- [YOUR TASK] This exercise calls for the line with "o_free : !o_free);", the line with "flow_summary.toml, run 1", and all lines between them in the material below, output exactly and with no other lines.

- [DATA SUPPLIED]

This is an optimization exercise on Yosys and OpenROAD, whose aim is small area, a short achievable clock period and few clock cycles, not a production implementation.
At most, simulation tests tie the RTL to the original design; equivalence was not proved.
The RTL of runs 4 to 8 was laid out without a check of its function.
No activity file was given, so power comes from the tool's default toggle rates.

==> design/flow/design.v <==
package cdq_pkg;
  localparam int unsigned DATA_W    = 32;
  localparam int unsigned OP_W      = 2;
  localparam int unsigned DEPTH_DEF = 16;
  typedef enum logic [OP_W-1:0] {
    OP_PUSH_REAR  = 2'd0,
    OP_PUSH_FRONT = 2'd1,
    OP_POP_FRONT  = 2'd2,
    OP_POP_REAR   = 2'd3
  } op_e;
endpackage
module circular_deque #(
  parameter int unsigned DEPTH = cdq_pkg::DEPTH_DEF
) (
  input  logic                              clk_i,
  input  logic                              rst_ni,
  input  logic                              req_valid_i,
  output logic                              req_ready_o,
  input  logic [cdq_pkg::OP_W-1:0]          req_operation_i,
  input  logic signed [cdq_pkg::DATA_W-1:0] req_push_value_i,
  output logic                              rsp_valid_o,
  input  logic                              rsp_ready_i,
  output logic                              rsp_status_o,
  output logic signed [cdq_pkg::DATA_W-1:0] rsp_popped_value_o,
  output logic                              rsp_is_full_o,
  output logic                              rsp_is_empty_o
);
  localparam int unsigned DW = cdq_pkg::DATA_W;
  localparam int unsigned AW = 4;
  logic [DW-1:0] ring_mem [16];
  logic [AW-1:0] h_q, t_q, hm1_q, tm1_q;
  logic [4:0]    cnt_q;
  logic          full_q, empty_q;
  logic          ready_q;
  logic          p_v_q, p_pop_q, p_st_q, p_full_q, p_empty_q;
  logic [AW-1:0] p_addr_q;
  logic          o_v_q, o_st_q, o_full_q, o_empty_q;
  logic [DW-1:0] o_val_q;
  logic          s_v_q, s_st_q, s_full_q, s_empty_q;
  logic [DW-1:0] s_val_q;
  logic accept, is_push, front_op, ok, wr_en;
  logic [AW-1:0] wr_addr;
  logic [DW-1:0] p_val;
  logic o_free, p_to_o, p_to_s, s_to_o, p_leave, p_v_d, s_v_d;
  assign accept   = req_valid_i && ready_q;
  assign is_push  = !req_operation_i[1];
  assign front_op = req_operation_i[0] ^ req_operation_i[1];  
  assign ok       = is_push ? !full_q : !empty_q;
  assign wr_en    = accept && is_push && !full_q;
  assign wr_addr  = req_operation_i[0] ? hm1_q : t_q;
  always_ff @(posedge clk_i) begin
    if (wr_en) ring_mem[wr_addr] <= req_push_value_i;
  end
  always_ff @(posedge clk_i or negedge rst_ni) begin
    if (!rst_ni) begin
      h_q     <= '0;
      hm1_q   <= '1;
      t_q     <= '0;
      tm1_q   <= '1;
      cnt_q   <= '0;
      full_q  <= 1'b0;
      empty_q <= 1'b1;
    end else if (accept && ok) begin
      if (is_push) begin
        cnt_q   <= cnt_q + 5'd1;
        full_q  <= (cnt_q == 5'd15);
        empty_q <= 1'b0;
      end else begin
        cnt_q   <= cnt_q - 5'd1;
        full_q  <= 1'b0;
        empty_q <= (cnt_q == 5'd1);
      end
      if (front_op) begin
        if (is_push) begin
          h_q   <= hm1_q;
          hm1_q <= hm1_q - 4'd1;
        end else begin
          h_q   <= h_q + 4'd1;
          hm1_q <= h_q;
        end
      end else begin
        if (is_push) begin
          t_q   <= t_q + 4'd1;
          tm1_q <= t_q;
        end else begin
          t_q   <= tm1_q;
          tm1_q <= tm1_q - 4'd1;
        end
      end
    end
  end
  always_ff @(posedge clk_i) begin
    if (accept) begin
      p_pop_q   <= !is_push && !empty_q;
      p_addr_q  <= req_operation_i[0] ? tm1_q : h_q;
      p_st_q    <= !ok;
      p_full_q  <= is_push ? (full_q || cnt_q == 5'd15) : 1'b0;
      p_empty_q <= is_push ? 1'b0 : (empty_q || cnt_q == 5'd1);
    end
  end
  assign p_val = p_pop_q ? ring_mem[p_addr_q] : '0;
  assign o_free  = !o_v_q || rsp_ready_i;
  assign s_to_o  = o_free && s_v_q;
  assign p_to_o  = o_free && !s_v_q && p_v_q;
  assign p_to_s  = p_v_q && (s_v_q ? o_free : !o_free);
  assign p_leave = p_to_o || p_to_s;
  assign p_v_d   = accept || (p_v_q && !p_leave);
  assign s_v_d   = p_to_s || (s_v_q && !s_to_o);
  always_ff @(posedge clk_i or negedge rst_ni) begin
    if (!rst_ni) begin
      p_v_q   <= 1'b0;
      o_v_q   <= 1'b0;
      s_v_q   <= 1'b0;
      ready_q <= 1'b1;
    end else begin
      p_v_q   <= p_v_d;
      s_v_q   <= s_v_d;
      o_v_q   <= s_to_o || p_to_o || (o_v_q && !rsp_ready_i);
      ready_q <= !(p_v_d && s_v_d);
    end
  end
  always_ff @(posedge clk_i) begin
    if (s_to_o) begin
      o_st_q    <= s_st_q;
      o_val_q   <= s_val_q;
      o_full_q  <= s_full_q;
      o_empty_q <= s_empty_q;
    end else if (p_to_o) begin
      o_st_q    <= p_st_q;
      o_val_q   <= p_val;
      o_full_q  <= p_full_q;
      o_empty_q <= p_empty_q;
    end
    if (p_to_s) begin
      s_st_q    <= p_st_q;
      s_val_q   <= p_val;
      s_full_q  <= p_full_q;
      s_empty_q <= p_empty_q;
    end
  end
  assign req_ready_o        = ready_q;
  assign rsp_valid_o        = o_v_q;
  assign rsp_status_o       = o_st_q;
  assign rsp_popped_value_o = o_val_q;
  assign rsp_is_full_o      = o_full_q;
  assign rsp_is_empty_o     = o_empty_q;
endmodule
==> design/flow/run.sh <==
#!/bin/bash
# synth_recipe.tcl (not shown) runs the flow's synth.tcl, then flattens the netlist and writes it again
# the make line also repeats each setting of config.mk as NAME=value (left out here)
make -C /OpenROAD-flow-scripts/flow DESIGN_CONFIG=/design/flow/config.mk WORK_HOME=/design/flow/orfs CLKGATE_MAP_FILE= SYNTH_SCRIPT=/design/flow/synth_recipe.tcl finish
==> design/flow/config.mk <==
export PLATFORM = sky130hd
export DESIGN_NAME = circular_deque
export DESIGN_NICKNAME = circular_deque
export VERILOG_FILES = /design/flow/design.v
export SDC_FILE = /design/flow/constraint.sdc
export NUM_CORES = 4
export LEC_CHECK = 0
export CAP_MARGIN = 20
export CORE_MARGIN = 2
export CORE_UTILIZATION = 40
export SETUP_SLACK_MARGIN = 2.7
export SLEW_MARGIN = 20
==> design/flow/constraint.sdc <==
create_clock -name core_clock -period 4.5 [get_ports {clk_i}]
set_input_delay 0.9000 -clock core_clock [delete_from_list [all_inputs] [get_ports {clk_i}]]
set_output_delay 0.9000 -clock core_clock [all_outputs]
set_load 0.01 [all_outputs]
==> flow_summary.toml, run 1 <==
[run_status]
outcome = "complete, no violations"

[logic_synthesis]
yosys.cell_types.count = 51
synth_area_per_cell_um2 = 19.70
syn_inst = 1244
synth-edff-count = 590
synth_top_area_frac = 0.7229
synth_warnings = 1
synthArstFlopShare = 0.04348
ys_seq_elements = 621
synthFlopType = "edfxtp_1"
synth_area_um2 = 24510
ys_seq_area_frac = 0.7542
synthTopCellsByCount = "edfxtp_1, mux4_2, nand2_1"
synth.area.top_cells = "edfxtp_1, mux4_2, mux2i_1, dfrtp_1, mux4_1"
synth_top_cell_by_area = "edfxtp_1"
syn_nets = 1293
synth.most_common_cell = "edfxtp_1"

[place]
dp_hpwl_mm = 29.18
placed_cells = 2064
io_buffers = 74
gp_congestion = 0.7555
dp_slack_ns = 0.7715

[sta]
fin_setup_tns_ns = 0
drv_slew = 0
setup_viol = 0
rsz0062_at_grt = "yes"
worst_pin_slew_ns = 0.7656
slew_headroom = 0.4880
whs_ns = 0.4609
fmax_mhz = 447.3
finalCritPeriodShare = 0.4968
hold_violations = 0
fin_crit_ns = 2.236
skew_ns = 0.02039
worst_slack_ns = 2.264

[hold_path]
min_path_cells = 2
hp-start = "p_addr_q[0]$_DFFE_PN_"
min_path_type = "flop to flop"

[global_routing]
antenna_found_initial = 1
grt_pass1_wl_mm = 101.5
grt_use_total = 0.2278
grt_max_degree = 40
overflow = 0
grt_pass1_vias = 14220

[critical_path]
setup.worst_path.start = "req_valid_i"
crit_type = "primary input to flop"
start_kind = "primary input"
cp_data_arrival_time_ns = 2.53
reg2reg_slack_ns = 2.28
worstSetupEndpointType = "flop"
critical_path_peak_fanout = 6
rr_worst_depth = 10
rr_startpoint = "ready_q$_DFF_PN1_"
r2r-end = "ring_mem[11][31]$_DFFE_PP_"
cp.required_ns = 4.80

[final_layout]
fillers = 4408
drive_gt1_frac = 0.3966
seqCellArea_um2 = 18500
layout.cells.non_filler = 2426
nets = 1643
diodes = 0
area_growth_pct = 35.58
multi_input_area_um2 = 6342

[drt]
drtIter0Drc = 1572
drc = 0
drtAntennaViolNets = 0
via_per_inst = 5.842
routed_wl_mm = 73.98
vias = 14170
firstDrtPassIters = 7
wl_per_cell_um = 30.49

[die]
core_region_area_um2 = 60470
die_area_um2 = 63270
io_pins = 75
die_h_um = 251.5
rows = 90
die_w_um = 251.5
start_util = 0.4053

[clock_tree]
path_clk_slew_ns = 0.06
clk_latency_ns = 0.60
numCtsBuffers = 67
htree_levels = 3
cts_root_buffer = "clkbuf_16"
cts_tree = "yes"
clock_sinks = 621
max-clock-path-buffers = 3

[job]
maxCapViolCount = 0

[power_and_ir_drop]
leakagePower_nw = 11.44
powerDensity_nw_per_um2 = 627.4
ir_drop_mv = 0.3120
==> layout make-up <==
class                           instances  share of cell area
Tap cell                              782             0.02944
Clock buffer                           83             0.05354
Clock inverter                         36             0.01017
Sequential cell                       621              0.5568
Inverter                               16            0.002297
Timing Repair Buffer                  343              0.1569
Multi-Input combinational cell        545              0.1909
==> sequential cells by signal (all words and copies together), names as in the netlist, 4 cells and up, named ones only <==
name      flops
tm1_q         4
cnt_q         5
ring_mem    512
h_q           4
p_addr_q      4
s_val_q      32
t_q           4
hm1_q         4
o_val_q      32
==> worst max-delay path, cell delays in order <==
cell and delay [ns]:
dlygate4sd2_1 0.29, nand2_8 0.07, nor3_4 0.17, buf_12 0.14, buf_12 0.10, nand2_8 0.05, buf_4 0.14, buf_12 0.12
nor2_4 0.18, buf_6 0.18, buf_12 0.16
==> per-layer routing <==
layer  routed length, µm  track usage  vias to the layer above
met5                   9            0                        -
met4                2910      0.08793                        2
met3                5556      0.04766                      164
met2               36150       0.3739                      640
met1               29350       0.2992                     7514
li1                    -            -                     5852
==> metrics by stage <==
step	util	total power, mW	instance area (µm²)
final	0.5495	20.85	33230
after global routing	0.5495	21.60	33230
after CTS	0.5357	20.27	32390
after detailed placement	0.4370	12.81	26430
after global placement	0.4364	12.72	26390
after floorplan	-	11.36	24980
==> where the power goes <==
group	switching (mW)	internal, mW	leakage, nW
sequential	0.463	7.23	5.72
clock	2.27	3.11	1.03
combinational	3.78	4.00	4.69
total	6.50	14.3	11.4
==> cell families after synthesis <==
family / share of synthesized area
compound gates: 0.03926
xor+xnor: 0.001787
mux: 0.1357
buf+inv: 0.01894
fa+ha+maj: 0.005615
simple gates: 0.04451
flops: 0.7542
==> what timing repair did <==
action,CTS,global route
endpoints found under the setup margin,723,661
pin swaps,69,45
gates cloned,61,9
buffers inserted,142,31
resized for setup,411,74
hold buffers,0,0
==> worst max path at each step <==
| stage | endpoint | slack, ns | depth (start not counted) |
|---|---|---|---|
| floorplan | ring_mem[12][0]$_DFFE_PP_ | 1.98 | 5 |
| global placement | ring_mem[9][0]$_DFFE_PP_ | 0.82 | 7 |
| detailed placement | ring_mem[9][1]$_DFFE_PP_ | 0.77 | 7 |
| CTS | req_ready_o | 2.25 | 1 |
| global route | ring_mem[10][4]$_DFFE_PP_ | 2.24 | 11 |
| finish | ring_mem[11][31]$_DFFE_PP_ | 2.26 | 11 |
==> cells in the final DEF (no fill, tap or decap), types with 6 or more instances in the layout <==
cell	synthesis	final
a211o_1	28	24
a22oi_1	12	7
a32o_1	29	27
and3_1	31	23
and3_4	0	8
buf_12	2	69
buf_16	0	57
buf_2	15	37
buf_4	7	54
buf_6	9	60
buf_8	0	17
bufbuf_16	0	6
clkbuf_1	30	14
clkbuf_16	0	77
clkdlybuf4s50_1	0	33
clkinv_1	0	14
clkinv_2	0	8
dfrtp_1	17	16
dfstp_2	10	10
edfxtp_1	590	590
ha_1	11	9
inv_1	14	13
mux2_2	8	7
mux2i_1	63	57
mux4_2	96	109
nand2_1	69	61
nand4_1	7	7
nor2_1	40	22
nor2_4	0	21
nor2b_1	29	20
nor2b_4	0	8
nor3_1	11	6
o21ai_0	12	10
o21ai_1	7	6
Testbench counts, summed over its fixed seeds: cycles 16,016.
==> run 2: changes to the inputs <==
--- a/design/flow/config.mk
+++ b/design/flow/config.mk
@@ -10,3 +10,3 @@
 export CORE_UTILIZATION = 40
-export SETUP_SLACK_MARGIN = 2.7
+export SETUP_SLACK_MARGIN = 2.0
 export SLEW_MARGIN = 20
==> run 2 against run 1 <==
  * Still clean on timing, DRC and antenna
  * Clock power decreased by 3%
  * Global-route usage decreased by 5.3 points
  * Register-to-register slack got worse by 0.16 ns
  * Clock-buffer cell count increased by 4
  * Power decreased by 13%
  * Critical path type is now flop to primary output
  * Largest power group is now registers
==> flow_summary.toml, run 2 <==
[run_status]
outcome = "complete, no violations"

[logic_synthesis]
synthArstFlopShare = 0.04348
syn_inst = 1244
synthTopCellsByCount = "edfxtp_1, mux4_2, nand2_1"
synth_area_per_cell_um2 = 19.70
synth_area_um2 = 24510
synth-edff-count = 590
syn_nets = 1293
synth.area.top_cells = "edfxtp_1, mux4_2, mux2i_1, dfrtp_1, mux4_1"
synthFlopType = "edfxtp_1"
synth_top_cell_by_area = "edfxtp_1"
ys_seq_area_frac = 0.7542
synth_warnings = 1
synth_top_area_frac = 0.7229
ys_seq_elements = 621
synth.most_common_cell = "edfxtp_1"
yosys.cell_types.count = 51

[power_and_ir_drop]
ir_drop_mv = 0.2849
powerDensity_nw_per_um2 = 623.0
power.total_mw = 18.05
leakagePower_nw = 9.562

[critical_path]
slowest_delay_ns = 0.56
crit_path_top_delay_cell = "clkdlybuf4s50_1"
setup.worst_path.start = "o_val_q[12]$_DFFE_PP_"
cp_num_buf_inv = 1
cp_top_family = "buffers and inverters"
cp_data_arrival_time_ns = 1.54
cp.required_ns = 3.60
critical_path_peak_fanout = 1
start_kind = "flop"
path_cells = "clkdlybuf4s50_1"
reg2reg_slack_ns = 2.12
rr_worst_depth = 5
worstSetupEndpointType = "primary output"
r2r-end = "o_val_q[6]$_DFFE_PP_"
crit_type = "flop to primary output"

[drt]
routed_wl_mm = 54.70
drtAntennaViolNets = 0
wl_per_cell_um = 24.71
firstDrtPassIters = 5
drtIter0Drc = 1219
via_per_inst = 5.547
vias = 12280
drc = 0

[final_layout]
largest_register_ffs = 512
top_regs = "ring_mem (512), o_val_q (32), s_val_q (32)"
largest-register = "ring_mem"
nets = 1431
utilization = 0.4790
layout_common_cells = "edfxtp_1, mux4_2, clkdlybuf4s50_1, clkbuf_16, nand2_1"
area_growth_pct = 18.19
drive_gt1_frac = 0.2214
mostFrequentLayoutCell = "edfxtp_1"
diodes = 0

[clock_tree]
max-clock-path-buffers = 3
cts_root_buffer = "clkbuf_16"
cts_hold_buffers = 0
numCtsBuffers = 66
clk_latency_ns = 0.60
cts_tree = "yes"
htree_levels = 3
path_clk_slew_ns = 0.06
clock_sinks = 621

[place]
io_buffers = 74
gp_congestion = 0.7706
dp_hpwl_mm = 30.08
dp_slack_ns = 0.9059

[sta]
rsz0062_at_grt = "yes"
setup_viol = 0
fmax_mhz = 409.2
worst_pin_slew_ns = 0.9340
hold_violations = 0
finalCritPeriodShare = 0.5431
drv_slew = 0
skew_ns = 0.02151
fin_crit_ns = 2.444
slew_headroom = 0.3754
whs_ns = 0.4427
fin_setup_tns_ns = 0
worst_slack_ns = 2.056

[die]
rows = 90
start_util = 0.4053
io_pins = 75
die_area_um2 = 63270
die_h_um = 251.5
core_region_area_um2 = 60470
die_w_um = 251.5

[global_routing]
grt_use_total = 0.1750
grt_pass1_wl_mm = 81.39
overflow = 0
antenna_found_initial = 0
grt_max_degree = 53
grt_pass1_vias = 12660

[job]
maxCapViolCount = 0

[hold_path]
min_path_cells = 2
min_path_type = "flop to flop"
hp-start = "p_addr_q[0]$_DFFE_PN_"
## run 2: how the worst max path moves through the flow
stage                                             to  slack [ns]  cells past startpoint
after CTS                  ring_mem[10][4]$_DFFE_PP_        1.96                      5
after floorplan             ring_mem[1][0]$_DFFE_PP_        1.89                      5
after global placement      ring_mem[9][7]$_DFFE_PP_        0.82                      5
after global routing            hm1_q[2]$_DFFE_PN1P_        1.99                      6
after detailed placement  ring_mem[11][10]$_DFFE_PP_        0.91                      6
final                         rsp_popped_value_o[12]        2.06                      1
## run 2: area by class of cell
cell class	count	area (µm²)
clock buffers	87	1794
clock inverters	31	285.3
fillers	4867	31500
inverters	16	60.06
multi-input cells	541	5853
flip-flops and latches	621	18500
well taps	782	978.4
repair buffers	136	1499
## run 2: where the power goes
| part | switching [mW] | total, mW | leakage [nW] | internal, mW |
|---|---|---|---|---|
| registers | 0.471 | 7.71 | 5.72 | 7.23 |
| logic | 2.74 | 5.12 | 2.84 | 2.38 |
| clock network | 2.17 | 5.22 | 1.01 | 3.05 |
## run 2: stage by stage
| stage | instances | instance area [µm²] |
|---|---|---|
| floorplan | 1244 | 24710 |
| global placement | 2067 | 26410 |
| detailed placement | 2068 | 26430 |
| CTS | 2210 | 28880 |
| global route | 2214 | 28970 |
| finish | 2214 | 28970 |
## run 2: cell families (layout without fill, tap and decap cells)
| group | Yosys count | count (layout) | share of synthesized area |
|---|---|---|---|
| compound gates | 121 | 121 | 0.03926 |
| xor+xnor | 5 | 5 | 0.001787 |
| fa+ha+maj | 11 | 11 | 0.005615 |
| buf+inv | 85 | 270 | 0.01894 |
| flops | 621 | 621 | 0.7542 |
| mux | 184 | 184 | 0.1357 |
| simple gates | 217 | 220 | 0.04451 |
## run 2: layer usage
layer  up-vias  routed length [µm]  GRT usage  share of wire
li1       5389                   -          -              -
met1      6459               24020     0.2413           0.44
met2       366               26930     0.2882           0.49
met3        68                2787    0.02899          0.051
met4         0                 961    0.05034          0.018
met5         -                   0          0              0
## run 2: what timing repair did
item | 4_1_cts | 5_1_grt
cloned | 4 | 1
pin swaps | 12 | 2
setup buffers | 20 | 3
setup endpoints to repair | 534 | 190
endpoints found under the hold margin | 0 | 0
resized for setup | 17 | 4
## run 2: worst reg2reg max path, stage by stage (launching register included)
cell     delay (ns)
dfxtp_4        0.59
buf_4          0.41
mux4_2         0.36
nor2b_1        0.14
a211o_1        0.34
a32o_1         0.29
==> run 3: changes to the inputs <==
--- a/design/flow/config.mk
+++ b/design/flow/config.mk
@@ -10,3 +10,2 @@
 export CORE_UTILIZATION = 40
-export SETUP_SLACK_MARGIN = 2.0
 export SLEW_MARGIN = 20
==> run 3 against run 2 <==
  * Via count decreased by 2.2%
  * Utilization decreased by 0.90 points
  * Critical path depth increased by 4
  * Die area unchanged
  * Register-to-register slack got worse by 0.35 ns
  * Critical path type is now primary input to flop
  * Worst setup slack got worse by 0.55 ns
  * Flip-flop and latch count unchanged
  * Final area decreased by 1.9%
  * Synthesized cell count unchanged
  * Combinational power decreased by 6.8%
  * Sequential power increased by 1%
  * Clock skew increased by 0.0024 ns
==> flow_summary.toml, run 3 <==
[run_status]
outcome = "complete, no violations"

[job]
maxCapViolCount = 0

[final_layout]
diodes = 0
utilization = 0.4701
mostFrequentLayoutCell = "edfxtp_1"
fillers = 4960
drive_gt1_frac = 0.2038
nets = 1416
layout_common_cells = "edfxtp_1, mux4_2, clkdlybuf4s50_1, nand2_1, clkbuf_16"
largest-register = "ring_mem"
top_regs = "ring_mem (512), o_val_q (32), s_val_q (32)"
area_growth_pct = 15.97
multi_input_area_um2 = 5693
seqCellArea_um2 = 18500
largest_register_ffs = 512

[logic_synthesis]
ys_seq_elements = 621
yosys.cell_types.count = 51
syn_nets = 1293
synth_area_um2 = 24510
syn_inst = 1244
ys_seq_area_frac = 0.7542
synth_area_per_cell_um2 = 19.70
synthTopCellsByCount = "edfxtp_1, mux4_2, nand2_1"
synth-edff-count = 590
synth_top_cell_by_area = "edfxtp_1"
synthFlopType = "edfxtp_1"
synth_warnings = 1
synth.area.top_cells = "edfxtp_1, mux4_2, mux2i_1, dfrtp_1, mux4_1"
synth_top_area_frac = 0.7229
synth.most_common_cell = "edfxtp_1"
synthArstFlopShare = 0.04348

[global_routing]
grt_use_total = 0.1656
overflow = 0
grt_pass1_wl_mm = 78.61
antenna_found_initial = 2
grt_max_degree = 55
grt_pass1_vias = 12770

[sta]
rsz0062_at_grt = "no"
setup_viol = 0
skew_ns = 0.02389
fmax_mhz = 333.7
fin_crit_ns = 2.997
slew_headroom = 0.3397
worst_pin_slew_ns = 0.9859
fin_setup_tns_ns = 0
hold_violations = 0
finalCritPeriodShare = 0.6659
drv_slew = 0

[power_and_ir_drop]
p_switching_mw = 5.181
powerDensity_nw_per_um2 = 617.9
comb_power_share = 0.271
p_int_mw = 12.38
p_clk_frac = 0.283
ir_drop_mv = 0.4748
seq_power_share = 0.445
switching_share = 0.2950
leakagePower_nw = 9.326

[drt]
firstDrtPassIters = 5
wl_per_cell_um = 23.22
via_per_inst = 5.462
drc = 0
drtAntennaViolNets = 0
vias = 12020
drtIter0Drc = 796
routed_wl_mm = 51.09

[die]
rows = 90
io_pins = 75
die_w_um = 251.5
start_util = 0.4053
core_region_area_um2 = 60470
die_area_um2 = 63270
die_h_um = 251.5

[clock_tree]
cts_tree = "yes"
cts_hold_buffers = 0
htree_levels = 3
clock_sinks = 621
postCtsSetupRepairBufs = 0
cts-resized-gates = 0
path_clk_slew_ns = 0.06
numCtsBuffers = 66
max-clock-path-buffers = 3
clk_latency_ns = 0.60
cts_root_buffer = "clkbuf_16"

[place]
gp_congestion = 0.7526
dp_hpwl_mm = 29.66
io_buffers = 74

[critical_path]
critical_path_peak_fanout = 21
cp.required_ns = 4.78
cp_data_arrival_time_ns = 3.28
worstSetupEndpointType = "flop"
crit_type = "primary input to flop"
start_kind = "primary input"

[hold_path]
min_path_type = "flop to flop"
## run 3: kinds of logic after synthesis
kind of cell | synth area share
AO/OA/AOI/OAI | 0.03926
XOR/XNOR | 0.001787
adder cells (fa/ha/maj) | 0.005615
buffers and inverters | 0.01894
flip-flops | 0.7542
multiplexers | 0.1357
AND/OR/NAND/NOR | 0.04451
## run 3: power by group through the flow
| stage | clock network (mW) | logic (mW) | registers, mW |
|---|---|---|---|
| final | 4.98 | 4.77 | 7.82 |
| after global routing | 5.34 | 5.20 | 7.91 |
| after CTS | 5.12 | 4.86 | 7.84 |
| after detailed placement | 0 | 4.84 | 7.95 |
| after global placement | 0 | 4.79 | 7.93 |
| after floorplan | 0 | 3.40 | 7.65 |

- [EXERCISE OUTPUT]
  assign p_to_s  = p_v_q && (s_v_q ? o_free : !o_free);
  assign p_leave = p_to_o || p_to_s;
  assign p_v_d   = accept || (p_v_q && !p_leave);
  assign s_v_d   = p_to_s || (s_v_q && !s_to_o);
  always_ff @(posedge clk_i or negedge rst_ni) begin
    if (!rst_ni) begin
      p_v_q   <= 1'b0;
      o_v_q   <= 1'b0;
      s_v_q   <= 1'b0;
      ready_q <= 1'b1;
    end else begin
      p_v_q   <= p_v_d;
      s_v_q   <= s_v_d;
      o_v_q   <= s_to_o || p_to_o || (o_v_q && !rsp_ready_i);
      ready_q <= !(p_v_d && s_v_d);
    end
  end
  always_ff @(posedge clk_i) begin
    if (s_to_o) begin
      o_st_q    <= s_st_q;
      o_val_q   <= s_val_q;
      o_full_q  <= s_full_q;
      o_empty_q <= s_empty_q;
    end else if (p_to_o) begin
      o_st_q    <= p_st_q;
      o_val_q   <= p_val;
      o_full_q  <= p_full_q;
      o_empty_q <= p_empty_q;
    end
    if (p_to_s) begin
      s_st_q    <= p_st_q;
      s_val_q   <= p_val;
      s_full_q  <= p_full_q;
      s_empty_q <= p_empty_q;
    end
  end
  assign req_ready_o        = ready_q;
  assign rsp_valid_o        = o_v_q;
  assign rsp_status_o       = o_st_q;
  assign rsp_popped_value_o = o_val_q;
  assign rsp_is_full_o      = o_full_q;
  assign rsp_is_empty_o     = o_empty_q;
endmodule
==> design/flow/run.sh <==
#!/bin/bash
# synth_recipe.tcl (not shown) runs the flow's synth.tcl, then flattens the netlist and writes it again
# the make line also repeats each setting of config.mk as NAME=value (left out here)
make -C /OpenROAD-flow-scripts/flow DESIGN_CONFIG=/design/flow/config.mk WORK_HOME=/design/flow/orfs CLKGATE_MAP_FILE= SYNTH_SCRIPT=/design/flow/synth_recipe.tcl finish
==> design/flow/config.mk <==
export PLATFORM = sky130hd
export DESIGN_NAME = circular_deque
export DESIGN_NICKNAME = circular_deque
export VERILOG_FILES = /design/flow/design.v
export SDC_FILE = /design/flow/constraint.sdc
export NUM_CORES = 4
export LEC_CHECK = 0
export CAP_MARGIN = 20
export CORE_MARGIN = 2
export CORE_UTILIZATION = 40
export SETUP_SLACK_MARGIN = 2.7
export SLEW_MARGIN = 20
==> design/flow/constraint.sdc <==
create_clock -name core_clock -period 4.5 [get_ports {clk_i}]
set_input_delay 0.9000 -clock core_clock [delete_from_list [all_inputs] [get_ports {clk_i}]]
set_output_delay 0.9000 -clock core_clock [all_outputs]
set_load 0.01 [all_outputs]
==> flow_summary.toml, run 1 <==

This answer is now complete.